Over a thousand ultra-Orthodox men assembled Saturday night in Jerusalem’s Kikar Hashabbat (Sabbath Square), in protest of what they termed the exclusion of Haredim, a response to the recent outrage over the exclusion of women in Beit Shemesh and elsewhere.

The protesters also expressed their solidarity with Shmuel Weissfish, one of the leading activists in the radical Sikrik group.

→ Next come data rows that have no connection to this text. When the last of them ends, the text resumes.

From an optimization exercise on the open Yosys and OpenROAD flow, aimed at small area, a short achievable clock period and few clock cycles per item; shortcuts taken in it are not production practice.
Where RTL was checked, it was by simulation tests only, not by an equivalence proof against the original.
No functional check of the RTL was part of run 1.

==> flow/design.v, too long to show whole: its modules and the start of the top module <==
// module rcc_div_stage: 21 lines
// module rcc_front: 48 lines
// module rgb_cmyk_color_converter_core: 118 lines
// module rcc_recip: 138 lines
// module rcc_black: 268 lines
// module rcc_mul: 464 lines
module rgb_cmyk_color_converter_core (
  input  logic             clk_i,
  input  logic             rst_ni,
  input  logic             start_i,
  output logic             busy_o,
  input  logic [REQ_W-1:0] req_i,
  output logic             done_o,
  output logic [RES_W-1:0] res_o
);
  // ...
==> flow/run.sh <==
#!/bin/bash
# synth_recipe.tcl (not shown) runs the flow's synth.tcl, then flattens the netlist and writes it again
# the make line also repeats each setting of config.mk as NAME=value (left out here)
make -C /OpenROAD-flow-scripts/flow DESIGN_CONFIG=/design/flow/config.mk WORK_HOME=/design/flow/orfs CLKGATE_MAP_FILE= SYNTH_SCRIPT=/design/flow/synth_recipe.tcl finish
==> flow/config.mk <==
export PLATFORM = sky130hd
export DESIGN_NAME = rgb_cmyk_color_converter_core
export DESIGN_NICKNAME = rgb_cmyk_color_converter_core
export VERILOG_FILES = /design/flow/design.v
export SDC_FILE = /design/flow/constraint.sdc
export NUM_CORES = 4
export LEC_CHECK = 0
export CAP_MARGIN = 20
export CORE_MARGIN = 2
export CORE_UTILIZATION = 40
export SLEW_MARGIN = 20
==> flow/constraint.sdc <==
create_clock -name core_clock -period 8.0 [get_ports {clk_i}]
set_input_delay 1.6000 -clock core_clock [delete_from_list [all_inputs] [get_ports {clk_i}]]
set_output_delay 1.6000 -clock core_clock [all_outputs]
set_load 0.01 [all_outputs]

Weissfish is slated to begin his two-year prison sentence on Sunday for vandalizing a computer store in the same Kikar Hashabbat.

Some of the protesters were wearing yellow badges; others were dressed in prisoner uniforms symbolizing the prosecution of Jews by the Nazi regime during World War II. The protesters were trying to express by way of analogy that they are being persecuted for their Jewish way of life by Israel’s secular majority.

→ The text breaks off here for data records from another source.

This design comes from an exercise in tuning for small area on the open sky130 flow, not from production work. Function was checked by simulation only, so behaviour that the tests miss may differ from the original. The clock cells of runs 4 to 7 come from the design's own scripts or RTL, not from TritonCTS. No driver is modelled on the clock port, so clock power and skew are understated where the tree is cut down; a real chip needs a root buffer or a tree. No activity file was given, so power comes from the tool's default toggle rates.

==> design.v <==
`default_nettype none
module serial_link_top (
  input  wire logic       clk,
  input  wire logic       rst_n,
  input  wire logic       rxd,
  input  wire logic [7:0] sw,
  output logic            txd,
  output logic [7:0]      led
);
  localparam int S_SYNC  = 0,
                 S_HDR   = 1,    
                 S_DATA  = 2,
                 S_CRC   = 3,    
                 S_XWAIT = 4,
                 S_XFER  = 5,
                 T_HDR   = 6,
                 T_DATA  = 7,
                 T_CRC   = 8;    
  logic [2047:0] ring;
  logic [127:0]  stg;
  logic [7:0]    pos;
  logic          clr;
  logic [8:0]    state;
  logic [8:0]    nxt;
  logic [7:0]    cmd;
  logic [7:0]    addr;
  logic [4:0]    len;
  logic [3:0]    k;
  logic          wp;
  logic [15:0]   crc;
  logic [6:0]    m;
  logic [7:0]    sh;
  logic          txq;
  wire [7:0] ring_tap = ring[7:0];
  wire [7:0] st_tap   = stg[7:0];
  wire [3:0] bi    = m[6:3];
  wire [2:0] cc    = m[2:0];
  wire       idle  = m[6:2] == 5'd0;
  wire       stopb = m[6] & m[3];                     
  wire       smp   = &cc && |bi && !stopb;            
  wire       bend  = m[6] & m[4] & m[1];              
  wire       rxb   = stopb && cc == 3'd0;             
  wire       txm   = |state[T_CRC:T_HDR];
  wire       rx_ok = |state[S_CRC:S_SYNC] || (state[T_CRC] && k[1]);
  wire       is_wr = cmd == 8'h01;
  wire       is_rd = cmd == 8'h02;
  wire [3:0] slot  = addr[3:0] + k;
  wire       hit   = pos[3:0] == slot;
  wire [4:0] k1    = {1'b0, k} + 5'd1;
  wire       last  = k1 == len;
  wire       xact  = (state[S_XWAIT] && hit && pos[7:4] == addr[7:4]) || state[S_XFER];
  wire       len_ok = sh[7:5] == 3'd0 && sh[4:0] != 5'd0 && (!sh[4] || sh[3:0] == 4'd0);
  wire       st_rx = state[S_DATA] && wp && hit;
  wire       tx_go = idle && (state[T_HDR] || (state[T_CRC] && !k[1]) || (state[T_DATA] && hit));
  wire       rx_go = idle && rx_ok && !rxd;
  wire        sync_tx = state[T_HDR] && k == 4'd1;    
  logic [7:0] tx_byte;
  always_comb begin
    if (state[T_HDR]) begin
        case (k[2:0])
          3'd2:    tx_byte = addr;
          3'd3:    tx_byte = {3'b000, len};
          3'd4:    tx_byte = {7'd0, !(is_wr || is_rd)};
          default: tx_byte = cmd;
        endcase
    end else if (state[T_DATA])
      tx_byte = st_tap;
    else
      tx_byte = crc[15:8];
  end
  logic [7:0] ring_ins;
  logic [7:0] st_ins;
  always_comb begin
    if (clr)
      ring_ins = 8'h00;
    else if (xact && is_wr && pos != 8'hFF)
      ring_ins = st_tap;
    else
      ring_ins = ring_tap;
    if (st_rx)
      st_ins = sh;
    else if (xact && is_rd)
      st_ins = (pos == 8'hFF) ? sw : ring_tap;
    else
      st_ins = st_tap;
  end
  always_ff @(posedge clk) begin
    ring <= {ring_ins, ring[2047:8]};
    stg  <= {st_ins, stg[127:8]};
  end
  always_ff @(posedge clk) begin
    if (!rst_n) begin
      pos <= 8'd0;
      clr <= 1'b1;
    end else begin
      pos <= pos + 8'd1;
      if (pos == 8'hFF) clr <= 1'b0;
    end
  end
  always_ff @(posedge clk) begin
    if (!rst_n)
      led <= 8'h00;
    else if (xact && is_wr && pos == 8'h00)
      led <= st_tap;
  end
  always_ff @(posedge clk) begin
    if (!rst_n)
      m <= 7'd0;
    else if (rx_go || tx_go)
      m <= 7'd4;
    else if (!idle)
      m <= bend ? 7'd0 : m + 7'd1;
  end
  always_ff @(posedge clk) begin
    if (tx_go)
      sh <= tx_byte;
    else if (smp)
      sh <= {txm ? sh[0] : rxd, sh[7:1]};
  end
  always_ff @(posedge clk) begin
    if (!rst_n)
      txq <= 1'b1;
    else if (tx_go)
      txq <= 1'b0;
    else if (txm && cc == 3'd3 && |bi)
      txq <= stopb | (sync_tx ? bi[0] : sh[0]);    
  end
  assign txd = txq;
  wire crc_init = state[S_SYNC] || state[S_XWAIT] || state[S_XFER] || sync_tx;
  wire crc_fb   = crc[15] ^ sh[~cc];
  always_ff @(posedge clk) begin
    if (crc_init)
      crc <= 16'hFFFF;
    else if (stopb)
      crc <= {crc[14:0], 1'b0} ^ (crc_fb ? 16'h1021 : 16'h0000);
  end
  wire hdr_end = state[S_HDR] && bend;
  wire go_sync = state[S_SYNC] && bend && sh == 8'hAA;
  wire go_len  = hdr_end && k[1];
  wire go_data = state[S_DATA] && st_rx && last;
  wire crc_b   = state[S_CRC] && rxb;
  wire go_ok   = state[S_CRC] && bend && k[1];
  wire go_xfer = xact && last;
  wire go_hdr  = state[T_HDR] && tx_go && k == 4'd4;
  wire go_tdat = state[T_DATA] && tx_go && last;
  wire go_end  = state[T_CRC] && k[1] && idle;
  wire crc_ok  = crc == 16'h0000;
  always_comb begin
    nxt = state;
    nxt[S_SYNC]  = (state[S_SYNC] && !go_sync) || (go_len && !len_ok) ||
                   (go_ok && !crc_ok) || go_end;
    nxt[S_HDR]   = go_sync || (state[S_HDR] && !go_len);
    nxt[S_DATA]  = (go_len && len_ok && is_wr) || (state[S_DATA] && !go_data);
    nxt[S_CRC]   = (go_len && len_ok && !is_wr) || go_data || (state[S_CRC] && !go_ok);
    nxt[S_XWAIT] = (go_ok && crc_ok) || (state[S_XWAIT] && !xact);
    nxt[S_XFER]  = (xact && !last) || (state[S_XFER] && !xact);
    nxt[T_HDR]   = go_xfer || (state[T_HDR] && !go_hdr);
    nxt[T_DATA]  = (go_hdr && is_rd) || (state[T_DATA] && !go_tdat);
    nxt[T_CRC]   = (go_hdr && !is_rd) || go_tdat || (state[T_CRC] && !go_end);
  end
  always_ff @(posedge clk) begin
    if (!rst_n) begin
      state <= 9'd1;
      wp    <= 1'b0;
    end else begin
      state <= nxt;
      if (state[S_DATA] && rxb) wp <= 1'b1;
      if (st_rx) wp <= 1'b0;
    end
  end
  always_ff @(posedge clk) begin
    if (hdr_end && k[1:0] == 2'd0) cmd <= sh;
    if (hdr_end && k[0]) addr <= sh;
    if (go_len) len <= sh[4:0];
    if (go_sync || go_len || go_data || go_ok || go_xfer || go_hdr || go_tdat)
      k <= 4'd0;
    else if (hdr_end || st_rx || crc_b || xact || tx_go)
      k <= k + 4'd1;
  end
endmodule
`default_nettype wire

Interior Minister Eli Yishai, himself a member of the Haredi community, admonished the violence, but said “wild incitement” against all the ultra-Orthodox was taking place.

“Everyone knows it is only a small minority of Haredi society is involved,” the leader of the Shas party said in an interview with Army Radio, Sunday morning. “Haredi women and children are being abused and verbally assaulted off camera.”

“I don’t want to my words to be misconstrued as supporting the wild and extremist behavior,” he said. “I am opposed to the use of Holocaust symbolism in demonstrations.”